■ **ACTIVITY**:
An exact reproduction of all the entries is what the answer must contain.

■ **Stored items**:
►

<file path="src/design/hsct_mul.sv">
`timescale 1ns / 1ps
// ----------------------------------------------------------------------------
// hsct_mul
// Multi-lane unsigned multiplier, one 17-bit slice of B per pipeline stage.
// ----------------------------------------------------------------------------
module hsct_mul #(
	parameter int WA = 34,
	parameter int WB = 34,
	parameter int N  = 1,
	parameter int WT = 1
) (
	input  logic                clk,
	input  logic                arst_n,
	input  logic                en,
	input  logic                vin,
	input  logic [WA-1:0]       a [N],
	input  logic [WB-1:0]       b [N],
	input  logic [WT-1:0]       tag_in,
	output logic                vout,
	output logic [WA+WB-1:0]    p [N],
	output logic [WT-1:0]       tag_out
);
	localparam int CH  = 17;
	localparam int NST = (WB + CH - 1) / CH;
	localparam int WBP = NST * CH;
	localparam int WP  = WA + WB;

	logic [WA-1:0]    a_s   [NST][N];
	logic [WBP-1:0]   b_s   [NST][N];
	logic [WP-1:0]    acc_s [NST][N];
	logic [WT-1:0]    tag_s [NST];
	logic             v_s   [NST];

	logic [WA-1:0]    a_in   [NST][N];
	logic [WBP-1:0]   b_in   [NST][N];
	logic [WP-1:0]    acc_in [NST][N];
	logic [WA+CH-1:0] prod   [NST][N];
	logic [WP-1:0]    sum_n  [NST][N];
	logic [WT-1:0]    t_in   [NST];
	logic             v_in   [NST];

	always_comb begin
		for (int i = 0; i < NST; i++) begin
			for (int j = 0; j < N; j++) begin
				if (i == 0) begin
					a_in[i][j]   = a[j];
					b_in[i][j]   = WBP'(b[j]);
					acc_in[i][j] = '0;
				end else begin
					a_in[i][j]   = a_s[i-1][j];
					b_in[i][j]   = b_s[i-1][j];
					acc_in[i][j] = acc_s[i-1][j];
				end
				prod[i][j]  = a_in[i][j] * b_in[i][j][i*CH +: CH];
				sum_n[i][j] = acc_in[i][j] + (WP'(prod[i][j]) << (i * CH));
			end
			if (i == 0) begin
				t_in[i] = tag_in;
				v_in[i] = vin;
			end else begin
				t_in[i] = tag_s[i-1];
				v_in[i] = v_s[i-1];
			end
		end
	end

	always_ff @(posedge clk or negedge arst_n) begin
		if (!arst_n) begin
			for (int i = 0; i < NST; i++) v_s[i] <= 1'b0;
		end else if (en) begin
			for (int i = 0; i < NST; i++) v_s[i] <= v_in[i];
		end
	end

	always_ff @(posedge clk) begin
		if (en) begin
			for (int i = 0; i < NST; i++) begin
				for (int j = 0; j < N; j++) begin
					a_s[i][j]   <= a_in[i][j];
					b_s[i][j]   <= b_in[i][j];
					acc_s[i][j] <= sum_n[i][j];
				end
				tag_s[i] <= t_in[i];
			end
		end
	end

	always_comb begin
		for (int j = 0; j < N; j++) p[j] = acc_s[NST-1][j];
	end
	assign vout    = v_s[NST-1];
	assign tag_out = tag_s[NST-1];

endmodule

</file>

◄

■ **RESULT FOR THIS TASK**:
<file path="src/design/hsct_mul.sv">
`timescale 1ns / 1ps
// ----------------------------------------------------------------------------
// hsct_mul
// Multi-lane unsigned multiplier, one 17-bit slice of B per pipeline stage.
// ----------------------------------------------------------------------------
module hsct_mul #(
	parameter int WA = 34,
	parameter int WB = 34,
	parameter int N  = 1,
	parameter int WT = 1
) (
	input  logic                clk,
	input  logic                arst_n,
	input  logic                en,
	input  logic                vin,
	input  logic [WA-1:0]       a [N],
	input  logic [WB-1:0]       b [N],
	input  logic [WT-1:0]       tag_in,
	output logic                vout,
	output logic [WA+WB-1:0]    p [N],
	output logic [WT-1:0]       tag_out
);
	localparam int CH  = 17;
	localparam int NST = (WB + CH - 1) / CH;
	localparam int WBP = NST * CH;
	localparam int WP  = WA + WB;

	logic [WA-1:0]    a_s   [NST][N];
	logic [WBP-1:0]   b_s   [NST][N];
	logic [WP-1:0]    acc_s [NST][N];
	logic [WT-1:0]    tag_s [NST];
	logic             v_s   [NST];

	logic [WA-1:0]    a_in   [NST][N];
	logic [WBP-1:0]   b_in   [NST][N];
	logic [WP-1:0]    acc_in [NST][N];
	logic [WA+CH-1:0] prod   [NST][N];
	logic [WP-1:0]    sum_n  [NST][N];
	logic [WT-1:0]    t_in   [NST];
	logic             v_in   [NST];

	always_comb begin
		for (int i = 0; i < NST; i++) begin
			for (int j = 0; j < N; j++) begin
				if (i == 0) begin
					a_in[i][j]   = a[j];
					b_in[i][j]   = WBP'(b[j]);
					acc_in[i][j] = '0;
				end else begin
					a_in[i][j]   = a_s[i-1][j];
					b_in[i][j]   = b_s[i-1][j];
					acc_in[i][j] = acc_s[i-1][j];
				end
				prod[i][j]  = a_in[i][j] * b_in[i][j][i*CH +: CH];
				sum_n[i][j] = acc_in[i][j] + (WP'(prod[i][j]) << (i * CH));
			end
			if (i == 0) begin
				t_in[i] = tag_in;
				v_in[i] = vin;
			end else begin
				t_in[i] = tag_s[i-1];
				v_in[i] = v_s[i-1];
			end
		end
	end

	always_ff @(posedge clk or negedge arst_n) begin
		if (!arst_n) begin
			for (int i = 0; i < NST; i++) v_s[i] <= 1'b0;
		end else if (en) begin
			for (int i = 0; i < NST; i++) v_s[i] <= v_in[i];
		end
	end

	always_ff @(posedge clk) begin
		if (en) begin
			for (int i = 0; i < NST; i++) begin
				for (int j = 0; j < N; j++) begin
					a_s[i][j]   <= a_in[i][j];
					b_s[i][j]   <= b_in[i][j];
					acc_s[i][j] <= sum_n[i][j];
				end
				tag_s[i] <= t_in[i];
			end
		end
	end

	always_comb begin
		for (int j = 0; j < N; j++) p[j] = acc_s[NST-1][j];
	end
	assign vout    = v_s[NST-1];
	assign tag_out = tag_s[NST-1];

endmodule

</file>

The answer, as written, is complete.